<file path="src/rtl/iob_ethoc_ctrl_pkg.sv">
`timescale 1ns/1ps
// iob_ethoc_ctrl_pkg: shared definitions for the ethmac bring-up/frame sequencer.
// Holds the FSM state encoding, ethmac register byte addresses, buffer-descriptor
// control words and INT_SOURCE bit positions.
package iob_ethoc_ctrl_pkg;

  typedef enum logic [3:0] {
    INIT_IMASK,
    INIT_RXPTR,
    INIT_RXBD,
    INIT_MODER,
    IDLE,
    TX_PTR,
    TX_BD,
    WAIT_IRQ,
    RD_ISRC,
    CLR_ISRC,
    RD_RXBD,
    REARM_PTR,
    REARM_BD,
    DONE
  } state_e;

  // ethmac register / BD byte addresses
  localparam logic [11:0] REG_MODER      = 12'h000;
  localparam logic [11:0] REG_INT_SOURCE = 12'h004;
  localparam logic [11:0] REG_INT_MASK   = 12'h008;
  localparam logic [11:0] REG_TXBD0_CTRL = 12'h400;
  localparam logic [11:0] REG_TXBD0_PTR  = 12'h404;
  localparam logic [11:0] REG_RXBD0_CTRL = 12'h600;
  localparam logic [11:0] REG_RXBD0_PTR  = 12'h604;

  // RX BD: E, IRQ, WR.  TX BD low half: RD, IRQ, WR, PAD, CRC.
  localparam logic [31:0] RXBD_CTRL    = 32'h0000E000;
  localparam logic [15:0] TXBD_CTRL_LO = 16'hF800;
  localparam logic [31:0] INT_MASK_ALL = 32'h0000007F;

  localparam int unsigned ISRC_TXB = 0;
  localparam int unsigned ISRC_TXE = 1;
  localparam int unsigned ISRC_RXB = 2;
  localparam int unsigned ISRC_RXE = 3;

  // A frame is finished once both a TX event and an RX event have been seen.
  function automatic logic frame_complete(input logic [6:0] st);
    return (st[ISRC_TXB] | st[ISRC_TXE]) & (st[ISRC_RXB] | st[ISRC_RXE]);
  endfunction

endpackage

</file>
<file path="src/rtl/iob_ethoc_ctrl_bus.sv">
`timescale 1ns/1ps
// iob_ethoc_ctrl_bus: single-outstanding iob native bus master.
// Command side : req/we/addr/wdata, accepted when no transaction is pending.
// Response side: ack pulses in the m_ready_i cycle; rdata is m_rdata_i in that cycle.
// Bus side     : m_valid_o is high for exactly one cycle per access; address,
//                wdata and wstrb are held until m_ready_i.
module iob_ethoc_ctrl_bus
  import iob_ethoc_ctrl_pkg::*;
#(
  parameter int unsigned ADDR_W = 12,
  parameter int unsigned DATA_W = 32
) (
  input  logic                clk_i,
  input  logic                arst_n_i,
  input  logic                req,
  input  logic                we,
  input  logic [ADDR_W-1:0]   addr,
  input  logic [DATA_W-1:0]   wdata,
  output logic                ack,
  output logic [DATA_W-1:0]   rdata,
  output logic                m_valid_o,
  output logic [ADDR_W-1:0]   m_address_o,
  output logic [DATA_W-1:0]   m_wdata_o,
  output logic [DATA_W/8-1:0] m_wstrb_o,
  input  logic [DATA_W-1:0]   m_rdata_i,
  input  logic                m_ready_i
);

  logic pending;

  always_ff @(posedge clk_i or negedge arst_n_i) begin
    if (!arst_n_i) begin
      m_valid_o   <= 1'b0;
      pending     <= 1'b0;
      m_address_o <= '0;
      m_wdata_o   <= '0;
      m_wstrb_o   <= '0;
    end else begin
      m_valid_o <= 1'b0;
      if (!pending && req) begin
        m_valid_o   <= 1'b1;
        pending     <= 1'b1;
        m_address_o <= addr;
        m_wdata_o   <= we ? wdata : '0;
        m_wstrb_o   <= we ? '1 : '0;
      end else if (ack) begin
        pending <= 1'b0;
      end
    end
  end

  // A ready coinciding with the strobe cycle is not a legal response.
  assign ack   = pending & m_ready_i & ~m_valid_o;
  assign rdata = m_rdata_i;

endmodule

</file>
<file path="src/rtl/iob_ethoc_ctrl.sv">
`timescale 1ns/1ps
// iob_ethoc_ctrl: hardware sequencer driving ethmac over the iob bus.
// Performs MAC init after reset, then per start_i: arms TX BD0, waits for the
// interrupt, services INT_SOURCE (read + write-1-to-clear) until both a TX and
// an RX event are seen, reads RX BD0 length and rearms it, pulses done_o.
// Host ports : start_i, tx_ptr_i, tx_len_i, rx_ptr_i -> busy_o, done_o,
//              status_o, rx_len_o, timeout_o.
// Bus ports  : m_valid_o, m_address_o, m_wdata_o, m_wstrb_o, m_rdata_i, m_ready_i.
// Interrupt  : eth_int_i (level).
module iob_ethoc_ctrl
  import iob_ethoc_ctrl_pkg::*;
#(
  parameter int unsigned ADDR_W      = 12,
  parameter int unsigned DATA_W      = 32,
  parameter logic [31:0] MODER_VAL   = 32'h0000A403,
  parameter int unsigned TIMEOUT_CYC = 100000
) (
  input  logic                clk_i,
  input  logic                arst_n_i,
  input  logic                start_i,
  input  logic [31:0]         tx_ptr_i,
  input  logic [15:0]         tx_len_i,
  input  logic [31:0]         rx_ptr_i,
  output logic                busy_o,
  output logic                done_o,
  output logic [6:0]          status_o,
  output logic [15:0]         rx_len_o,
  output logic                timeout_o,
  output logic                m_valid_o,
  output logic [ADDR_W-1:0]   m_address_o,
  output logic [DATA_W-1:0]   m_wdata_o,
  output logic [DATA_W/8-1:0] m_wstrb_o,
  input  logic [DATA_W-1:0]   m_rdata_i,
  input  logic                m_ready_i,
  input  logic                eth_int_i
);

  localparam int unsigned TMO_W = $clog2(TIMEOUT_CYC + 1);

  state_e              state, state_nx;
  logic [31:0]         tx_ptr;
  logic [15:0]         tx_len;
  logic [DATA_W-1:0]   isrc;
  logic [6:0]          status;
  logic [15:0]         rx_len;
  logic                timeout;
  logic [TMO_W-1:0]    tmo_cnt;

  logic                req, we, ack;
  logic [ADDR_W-1:0]   addr;
  logic [DATA_W-1:0]   wdata, rdata;

  logic                tmo_expire;
  assign tmo_expire = !eth_int_i && (tmo_cnt <= TMO_W'(1));

  iob_ethoc_ctrl_bus #(
    .ADDR_W (ADDR_W),
    .DATA_W (DATA_W)
  ) u_bus (
    .clk_i       (clk_i),
    .arst_n_i    (arst_n_i),
    .req         (req),
    .we          (we),
    .addr        (addr),
    .wdata       (wdata),
    .ack         (ack),
    .rdata       (rdata),
    .m_valid_o   (m_valid_o),
    .m_address_o (m_address_o),
    .m_wdata_o   (m_wdata_o),
    .m_wstrb_o   (m_wstrb_o),
    .m_rdata_i   (m_rdata_i),
    .m_ready_i   (m_ready_i)
  );

  // Every bus state holds req until ack; the bus master issues only once.
  always_comb begin
    state_nx = state;
    req      = 1'b0;
    we       = 1'b0;
    addr     = '0;
    wdata    = '0;
    unique case (state)
      INIT_IMASK: begin
        req = 1'b1; we = 1'b1; addr = ADDR_W'(REG_INT_MASK); wdata = DATA_W'(INT_MASK_ALL);
        if (ack) state_nx = INIT_RXPTR;
      end
      INIT_RXPTR: begin
        req = 1'b1; we = 1'b1; addr = ADDR_W'(REG_RXBD0_PTR); wdata = DATA_W'(rx_ptr_i);
        if (ack) state_nx = INIT_RXBD;
      end
      INIT_RXBD: begin
        req = 1'b1; we = 1'b1; addr = ADDR_W'(REG_RXBD0_CTRL); wdata = DATA_W'(RXBD_CTRL);
        if (ack) state_nx = INIT_MODER;
      end
      INIT_MODER: begin
        req = 1'b1; we = 1'b1; addr = ADDR_W'(REG_MODER); wdata = DATA_W'(MODER_VAL);
        if (ack) state_nx = IDLE;
      end
      IDLE: begin
        if (start_i) state_nx = TX_PTR;
      end
      TX_PTR: begin
        req = 1'b1; we = 1'b1; addr = ADDR_W'(REG_TXBD0_PTR); wdata = DATA_W'(tx_ptr);
        if (ack) state_nx = TX_BD;
      end
      TX_BD: begin
        req = 1'b1; we = 1'b1; addr = ADDR_W'(REG_TXBD0_CTRL); wdata = DATA_W'({tx_len, TXBD_CTRL_LO});
        if (ack) state_nx = WAIT_IRQ;
      end
      WAIT_IRQ: begin
        if (eth_int_i)       state_nx = RD_ISRC;
        else if (tmo_expire) state_nx = DONE;
      end
      RD_ISRC: begin
        req = 1'b1; addr = ADDR_W'(REG_INT_SOURCE);
        if (ack) state_nx = (rdata[6:0] == 7'd0) ? WAIT_IRQ : CLR_ISRC;
      end
      CLR_ISRC: begin
        req = 1'b1; we = 1'b1; addr = ADDR_W'(REG_INT_SOURCE); wdata = isrc;
        if (ack) state_nx = frame_complete(status) ? RD_RXBD : WAIT_IRQ;
      end
      RD_RXBD: begin
        req = 1'b1; addr = ADDR_W'(REG_RXBD0_CTRL);
        if (ack) state_nx = REARM_PTR;
      end
      REARM_PTR: begin
        req = 1'b1; we = 1'b1; addr = ADDR_W'(REG_RXBD0_PTR); wdata = DATA_W'(rx_ptr_i);
        if (ack) state_nx = REARM_BD;
      end
      REARM_BD: begin
        req = 1'b1; we = 1'b1; addr = ADDR_W'(REG_RXBD0_CTRL); wdata = DATA_W'(RXBD_CTRL);
        if (ack) state_nx = DONE;
      end
      DONE: begin
        state_nx = IDLE;
      end
      default: begin
        state_nx = INIT_IMASK;
      end
    endcase
  end

  always_ff @(posedge clk_i or negedge arst_n_i) begin
    if (!arst_n_i) begin
      state   <= INIT_IMASK;
      tx_ptr  <= '0;
      tx_len  <= '0;
      isrc    <= '0;
      status  <= '0;
      rx_len  <= '0;
      timeout <= 1'b0;
      tmo_cnt <= '0;
    end else begin
      state <= state_nx;
      unique case (state)
        IDLE: begin
          if (start_i) begin
            tx_ptr  <= tx_ptr_i;
            tx_len  <= tx_len_i;
            status  <= '0;
            timeout <= 1'b0;
          end
        end
        TX_BD: begin
          if (ack) tmo_cnt <= TMO_W'(TIMEOUT_CYC);
        end
        // Budget is per frame: it only counts down here and is never reloaded
        // when an ISR pass returns to WAIT_IRQ.
        WAIT_IRQ: begin
          if (tmo_cnt != '0) tmo_cnt <= tmo_cnt - TMO_W'(1);
          if (tmo_expire)    timeout <= 1'b1;
        end
        RD_ISRC: begin
          if (ack) begin
            isrc   <= rdata;
            status <= status | rdata[6:0];
          end
        end
        RD_RXBD: begin
          if (ack) rx_len <= rdata[31:16];
        end
        default: ;
      endcase
    end
  end

  assign busy_o    = (state != IDLE);
  assign done_o    = (state == DONE);
  assign status_o  = status;
  assign rx_len_o  = rx_len;
  assign timeout_o = timeout;

endmodule

</file>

Work request:
Reproduce verbatim only this range: the first line of the material through the line that contains "localparam logic [11:0] REG_RXBD0_PTR", inclusive.

The answer:
<file path="src/rtl/iob_ethoc_ctrl_pkg.sv">
`timescale 1ns/1ps
// iob_ethoc_ctrl_pkg: shared definitions for the ethmac bring-up/frame sequencer.
// Holds the FSM state encoding, ethmac register byte addresses, buffer-descriptor
// control words and INT_SOURCE bit positions.
package iob_ethoc_ctrl_pkg;

  typedef enum logic [3:0] {
    INIT_IMASK,
    INIT_RXPTR,
    INIT_RXBD,
    INIT_MODER,
    IDLE,
    TX_PTR,
    TX_BD,
    WAIT_IRQ,
    RD_ISRC,
    CLR_ISRC,
    RD_RXBD,
    REARM_PTR,
    REARM_BD,
    DONE
  } state_e;

  // ethmac register / BD byte addresses
  localparam logic [11:0] REG_MODER      = 12'h000;
  localparam logic [11:0] REG_INT_SOURCE = 12'h004;
  localparam logic [11:0] REG_INT_MASK   = 12'h008;
  localparam logic [11:0] REG_TXBD0_CTRL = 12'h400;
  localparam logic [11:0] REG_TXBD0_PTR  = 12'h404;
  localparam logic [11:0] REG_RXBD0_CTRL = 12'h600;
  localparam logic [11:0] REG_RXBD0_PTR  = 12'h604;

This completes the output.